Gromia is a genus of protists, closely related to foraminifera, which inhabit marine and freshwater environments. It is the only genus of the family Gromiidae. Gromia are ameboid, producing filose pseudopodia that extend out from the cell's proteinaceous test through a gap enclosed by the cell's oral capsule. The test, a shell made up of protein that encloses the cytoplasm, is made up of several layers of membrane, which resemble honeycombs in shape – a defining character of this genus.

Gromia were first discovered in shallow waters, with members of the best-characterized species Gromia oviformus often found inhabiting rock surfaces, sediments, or seaweed holdfasts. However, research from the 1990s and early 2000s identified gromiids inhabiting depths up to 4,392 m, leading to several new deep-sea Gromia species being described and recognized.

A recent study of the deep-sea species Gromia sphaerica revealed that it produces traces on the seafloor which resemble fossil traces formerly attributed to early Bilateria (animals with bilateral symmetry); this now calls into question whether such fossil traces are reliable as documentation of early multicellular animal diversification in the Precambrian era.

Deep-sea gromiids have also been shown to be important for carbon cycling and denitrification.

== History of study ==
Gromia were first described in the 1835, with G. oviformis gaining prominence because it was often found in the intertidal zones on the British coast. Initially, Gromia were regarded as members of Foraminifera or Filosea, as noted in a review by Cifelli (1990).
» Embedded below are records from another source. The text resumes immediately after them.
**src/rtl/instr_fetch.sv**
```systemverilog
// instr_fetch: instruction fetch unit with a preloadable word-addressed
// instruction memory. It fetches the word at pc, presents it to the CPU
// with a one-cycle newinstr pulse, waits for instrDone, then advances pc
// sequentially or by a signed word offset when a branch is taken.
// Optional feature: define FETCH_HALT_EN to stop fetching (HALT state) when
// the fetched word is 32'hFFFF_FFFF; a later start restarts from PC_RESET.
module instr_fetch #(
  parameter int          IMEM_WORDS = 128,
  parameter logic [31:0] PC_RESET   = 32'h0000_0000
) (
  input  logic                          clk,
  input  logic                          rst,
  input  logic                          start,
  input  logic                          loadEn,
  input  logic [$clog2(IMEM_WORDS)-1:0] loadAddr,
  input  logic [31:0]                   loadData,
  input  logic                          instrDone,
  input  logic                          branchTaken,
  input  logic [15:0]                   branchOffset,
  output logic [31:0]                   instrword,
  output logic                          newinstr,
  output logic [31:0]                   pc,
  output logic                          busy,
  output logic                          halted
);

  localparam int AW = $clog2(IMEM_WORDS);

  typedef enum logic [2:0] {
    IDLE  = 3'd0,
    FETCH = 3'd1,
    ISSUE = 3'd2,
    WAIT  = 3'd3
`ifdef FETCH_HALT_EN
    , HALT = 3'd4
`endif
  } state_t;

  state_t state;
  state_t state_next;

  logic [31:0]   imem [IMEM_WORDS];
  logic [31:0]   mem_word;
  logic [AW-1:0] fetch_idx;
  logic [31:0]   branch_disp;
  logic [31:0]   pc_next;
  logic          mem_we;

  // Only the low pc bits select a word, so fetch addresses wrap around the memory.
  assign fetch_idx   = pc[AW+1:2];
  assign mem_word    = imem[fetch_idx];

  // Word offset sign-extended to 32 bits and scaled to a byte displacement.
  assign branch_disp = {{14{branchOffset[15]}}, branchOffset, 2'b00};

  // Next-state, next-pc and preload-enable decode; memory writes are only legal while not fetching.
  always_comb begin
    state_next = state;
    pc_next    = pc;
    mem_we     = 1'b0;
    case (state)
      IDLE: begin
        mem_we = loadEn;
        if (start) begin
          state_next = FETCH;
        end
      end
      FETCH: begin
`ifdef FETCH_HALT_EN
        if (mem_word == 32'hFFFF_FFFF) begin
          state_next = HALT;
        end else begin
          state_next = ISSUE;
        end
`else
        state_next = ISSUE;
`endif
      end
      ISSUE: begin
        state_next = WAIT;
      end
      WAIT: begin
        if (instrDone) begin
          state_next = FETCH;
          pc_next    = pc + 32'd4 + (branchTaken ? branch_disp : 32'd0);
        end
      end
`ifdef FETCH_HALT_EN
      HALT: begin
        mem_we = loadEn;
        if (start) begin
          state_next = FETCH;
          pc_next    = PC_RESET;
        end
      end
`endif
      default: begin
        state_next = IDLE;
      end
    endcase
  end

  // State, pc and instruction registers; reset wins over every other input.
  always_ff @(posedge clk) begin
    if (rst) begin
      state     <= IDLE;
      pc        <= PC_RESET;
      instrword <= 32'd0;
    end else begin
      state <= state_next;
      pc    <= pc_next;
      if (state == FETCH) begin
        instrword <= mem_word;
      end
    end
  end

  // Instruction memory preload port; contents survive reset, but a write coinciding with reset is dropped.
  always_ff @(posedge clk) begin
    if (mem_we && !rst) begin
      imem[loadAddr] <= loadData;
    end
  end

  assign newinstr = (state == ISSUE);
  assign busy     = (state == FETCH) || (state == ISSUE) || (state == WAIT);

`ifdef FETCH_HALT_EN
  assign halted = (state == HALT);
`else
  assign halted = 1'b0;
`endif

endmodule
```
**config.mk**
```make
export PLATFORM = sky130hd
export DESIGN_NAME = instr_fetch
export DESIGN_NICKNAME = d
export VERILOG_FILES = /design/src/rtl/instr_fetch.sv
export SDC_FILE = /design/constraint.sdc
export NUM_CORES = 2
export LEC_CHECK = 0
export CAP_MARGIN = 20
export CORE_ASPECT_RATIO = 0.75
export CORE_UTILIZATION = 47
export CTS_BUF_LIST = sky130_fd_sc_hd__clkbuf_2
export DETAILED_ROUTE_END_ITERATION = 7
export PLACE_DENSITY = 0.61
export SLEW_MARGIN = 20
export SYNTH_ARGS = -nofsm -noshare
export SYNTH_HDL_FRONTEND = slang
export SYNTH_SLANG_ARGS = --single-unit
```
**constraint.sdc**
```tcl
create_clock -name clk -period 7.8 [get_ports clk]
set_input_delay 1.17 -clock clk [delete_from_list [all_inputs] [get_ports clk]]
set_output_delay 1.17 -clock clk [all_outputs]
set_load 0.01 [all_outputs]
```
; After elaboration in Yosys (flattened, before gate mapping)
; Memories as Yosys holds them, arrays and structs flattened. A register that Yosys moved wholly into a read port is not among the register bits.
; Index checks and enable logic that the tools add are counted.
[totals]
regBits = 35
output_inout_bits = 67
input_bits = 61
word_cells = 24
memories = 1
mem_bits_rw = 4096
[mem_list]
columns = memory, words, word_bits, read_ports, rd_ports_with_merged_regs, write_ports, line
row1 = imem, 128, 32, 1, 1, 1, 42  ; logic [31:0] imem [IMEM_WORDS];
[classes]
n_mux = 7
eq_ne = 5
add_sub_neg = 2
n_reduce_logical = 7
[op_table]
columns = operator, count
row1 = 32-bit by 3-bit adder with 32-bit output (second input constant), 1
row2 = 32-bit adder, 1
row3 = 32-bit two-way mux, 1
row4 = 3-bit one-hot mux with 4 select lines, 1
row5 = 3-bit by 2-bit == test with 1-bit output (second input constant), 2
row6 = 3-bit two-way mux, 2
row7 = 2-bit inequality test (second input constant), 2
row8 = 2-bit AND reduction, 2
row9 = 3-bit by 1-bit == test with 1-bit output (second input constant), 1
row10 = 3-bit logical NOT, 1
row11 = 1-bit two-way mux, 3
row12 = 1-bit logical OR, 2
row13 = 1-bit logical AND, 1
row14 = 1-bit logical NOT, 1

; Longest topological paths before layout
[depth]
word_depth = 5
depth_mapped = 16
mapped_depth_nobuf = 12

; Worst setup path after synthesis
; Ideal clock, no wire load.
[synth_timing]
path_kind = input -> register
start = input branchTaken
end = register pc[31]
setup_slack_ps = 3329
path_stages = 13
t_arrival_ps = 4401
setup_ps = 70
path_buffers = 2
required_time_ps = 7730
path_cell_list = clkbuf_1 -> clkbuf_1 -> and2_1 -> ha_1 -> ha_1 -> fa_1 -> a211oi_1 -> o211ai_1 -> a2111o_1 -> a2111oi_0 -> o211ai_1 -> a21o_1 -> a21oi_1
[synth_via]
elab_chain_cells = 2
[synth_rtl]
columns = element, line
row1 = from (decl), 18  ; input logic branchTaken,
row2 = 32-bit two-way mux, 85  ; pc_next = pc + 32'd4 + (branchTaken ? branch_disp : 32'd0);
row3 = 32-bit adder, 85
row4 = to (signal assigned), 111  ; pc <= pc_next;
row5 = to (decl), 22  ; output logic [31:0] pc,
; Every way passes these cells.
; A chain may end at the register's enable or synchronous reset.

; Worst setup path in the final report
[layout_timing]
start = register pc[3]
end = output pc[3]
; No word-level cell between the ends.

==> summary.md <==
| Metric | Value |
|---|---|
| Post-synthesis sequential area ratio | `77.8%` |
| Max_cap viols | `0` |
| CP most frequent cell | `buf_4` |
| Worst vdd ir | `0.000116 V` |
| Initial DRC Count | `9,539` |
| CTS Buffer Depth | `4` |
| CTS tree | `done` |
| Pin count of the biggest net entering global routing | `119` |
| Core area | `337,000 µm²` |
| Fin nets | `7,674` |
| Slew @ Worst Pin | `1200 ps` |
| Max Slew Vio Count | `0` |
| IO Port Bufs | `124` |
| Crit Path Category | `flop to primary output` |
| Worst path slowest cell | `dfxtp_4` |
| Worst path required time | `6630 ps` |
| Top_reg_cell synth | `edfxtp_1` |
| Worst path cell trace | `buf_4 -> buf_4 -> clkdlybuf4s50_1` |
| Final wirelength | `413,000 µm` |
| Ys Warns | `0` |
| PostCTS Resize Cnt | `0` |
| Worst clock skew | `237 ps` |
| Critical path launch point | `pc[3]` |
| # IOs | `128` |
| RR Startpoint | `pc[2]` |
| Worst Hold Depth | `2` |
| FP Rows | `184` |
| Worst-Skew Late Latency | `2030 ps` |
| Seq cells post-synth | `4,160` |
| Num CTS Buffers | `932` |
| Layout cells sized above 1 | `38.4%` |
| Initial antenna violation count | `42` |
| Vias in the first global route | `77,992` |
| EDFF count, synth | `4,096` |
| Global Route Usage Sum | `24.2%` |
| Status | `complete, no violations` |
| Synth async-reset ratio | `0%` |
| Avg Cell Area, Syn | `24.3 µm²` |
| Fmax | `0.164 GHz` |
| Global placement routability congestion | `0.878` |
| Grt ovf | `0` |
| CTS H-tree depth | `6` |
| Tmin final | `6090 ps` |
| CP arrival | `4920 ps` |
| Hold Crit Class | `input pin to flop` |
| Syn Inst Count | `6,582` |
| Antenna Nets Post-Route | `0` |
| Clk root buf | `clkbuf_2` |
| Library cells used by synthesis | `51` |
| CTS clock-pin slew for the worst setup and hold paths | `130 ps` |
| Drt first pass iters | `5` |
| Die width | `675 µm` |
| Sum Neg Setup Slack | `0 ps` |
| Die height | `507 µm` |
| Final setup fails | `0` |
| Commonest non-fill, non-tap cell in the layout | `edfxtp_1` |
| Starting Density | `47.4%` |
| Pwr Density | `231 nW/µm²` |
| First-pass GRT wire length | `584,000 µm` |
| Hpwl dp | `242,000 µm` |
| Final hold violations | `0` |
| Layout Area Growth over Synthesis | `11.4%` |
| Kind of start point of the critical path | `flop` |
| Crit-path max cell delay | `810 ps` |
| Leakage Power | `54.1 nW` |
| Mapped Area | `160,000 µm²` |
| CTS Sinks | `4,160` |
| Most frequent cells in the layout | `edfxtp_1 (4,096), clkbuf_2 (1,422), mux4_2 (1,280)` |
| Vias post-DR | `77,284` |
| Worst relative slew slack | `20.2%` |
| Tcrit/Tclk final | `78.1%` |
| Cells on worst reg2reg path | `6` |
| Hold Startpoint | `loadData[9]` |
| Via density | `6.04` |
| Critical path fanouts, max | `60` |
| Hold_ws | `238 ps` |
| DIE AREA | `342,000 µm²` |
| RSZ-0062 raised after global routing | `false` |
| DRC | `0` |
| Wire per inst | `32.3 µm` |
| CP Capture Type | `primary output` |
## cells by family (layout without fill, tap and decap cells)
logic type,Yosys count,in the layout,share of synthesized area (%)
other cells,1,19,0.00235
fa+ha+maj,48,48,0.381
buf+inv,368,2106,0.998
mux,1345,1345,18.5
compound gates,277,277,1.15
flops,4160,4160,77.8
simple gates,351,351,0.982
xor+xnor,32,32,0.176
## layer usage
metal / GRT usage (%) / vias to the layer above / share of wire, % / wire [µm]
met2: 34.7 / 4012 / 44 / 182000
met3: 5.85 / 564 / 9.9 / 41000
met5: 0 / - / 0.015 / 61
li1: - / 31161 / - / -
met4: 6.95 / 8 / 2.8 / 11600
met1: 37.2 / 41539 / 43 / 178000
## worst paths after layout
path                  endpoint  slack [ps]
setup reg to reg  instrword[5]        2720
hold reg to reg         pc[16]         490
hold / removal     imem[81][9]         240
setup / recovery         pc[3]        1710
## what timing repair did
action | 4_1_cts | 5_1_grt
setup buffers | 0 | 0
endpoints found under the hold margin | 1957 | 0
hold buffers | 36 | 0
## power by group
part / internal, mW / leakage [nW] / switching, mW / total (mW)
sequential: 24.6 / 37.3 / 0.156 / 24.7
clock: 5.40 / 6.62 / 8.48 / 13.9
combinational: 0.919 / 10.2 / 1.44 / 2.36
total: 30.9 / 54.1 / 10.1 / 41.0
## cells in the mapped netlist (17+ instances only)
| cell | number | area (µm²) |
|---|---|---|
| ha_1 | 47 | 588 |
| a22oi_1 | 32 | 240 |
| o21a_1 | 35 | 263 |
| o21ai_1 | 29 | 145 |
| buf_1 | 26 | 97.6 |
| a21oi_1 | 47 | 235 |
| nor2_1 | 188 | 706 |
| xnor2_1 | 26 | 228 |
| buf_2 | 115 | 576 |
| clkbuf_1 | 200 | 751 |
| a2111oi_0 | 34 | 298 |
| edfxtp_1 | 4096 | 123000 |
| o21ai_0 | 21 | 105 |
| o22ai_1 | 34 | 213 |
| dfxtp_1 | 64 | 1280 |
| and2_1 | 17 | 106 |
| mux4_2 | 1280 | 28800 |
| nand2_1 | 65 | 244 |
| mux2i_1 | 65 | 651 |
## through the flow
step | util (%) | cells | instance area [µm²] | power, mW | setup WS (ps)
3_5_place_dp | 50.0 | 11036 | 168000 | 27.6 | 1950
3_3_place_gp | 49.8 | 11006 | 168000 | 27.6 | 1990
4_1_cts | 52.7 | 12763 | 177000 | 41.4 | 1350
6_report | 52.8 | 12802 | 178000 | 41.0 | 1710
5_1_grt | 52.8 | 12793 | 178000 | 42.6 | 1400
2_1_floorplan | - | 6584 | 160000 | 26.4 | 3330
## flip-flops by register name, summed over array words and instances, names as in the netlist
signal	count
state	2
pc	30
instrword	32
imem	4096
## area by class of cell
class                           count  area (µm²)
Multi-Input combinational cell   2056       34800
Clock inverter                    269        1550
Inverter                           15        56.3
Antenna cell                       16        40.0
Timing Repair Buffer              400        4330
Clock buffer                     1422        7120
Tap cell                         4464        5590
Sequential cell                  4160      124000
Fill cell                       26267      159000
## critical path: cells and delay by family, from the launching register on
family	cells	cell delay, ps
buffers and inverters	3	2100
flip-flops	1	810
(Power assumes the default switching activity.)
Gromia became better characterized throughout the 1960s, when electron microscopy revealed more details on their morphology, including their honeycomb membranes.

The first molecular studies involving Gromia, which sampled G. oviformis, used small subunit (SSU) ribosomal RNA genes and concluded that Gromia were members of Cercozoa, a large group of amoebae with tests and filose pseudopodia. Follow-up studies on this group placed Gromia within the Gromiidea class, again based on SSU rRNA genes
Eventually, when molecular studies combined data from several genes – actin, polyubiquitin, RNA polymerase II and small subunit rRNA genes – Gromia was shown to be a sister group to Foraminifera. Moreover, within the genus Gromia, studies of the small subunit ribosomal RNA genes of various deep-sea gromiids has revealed species diversity within Gromia, with molecular data tending to correlate with distinct morphologies of the various species’ tests.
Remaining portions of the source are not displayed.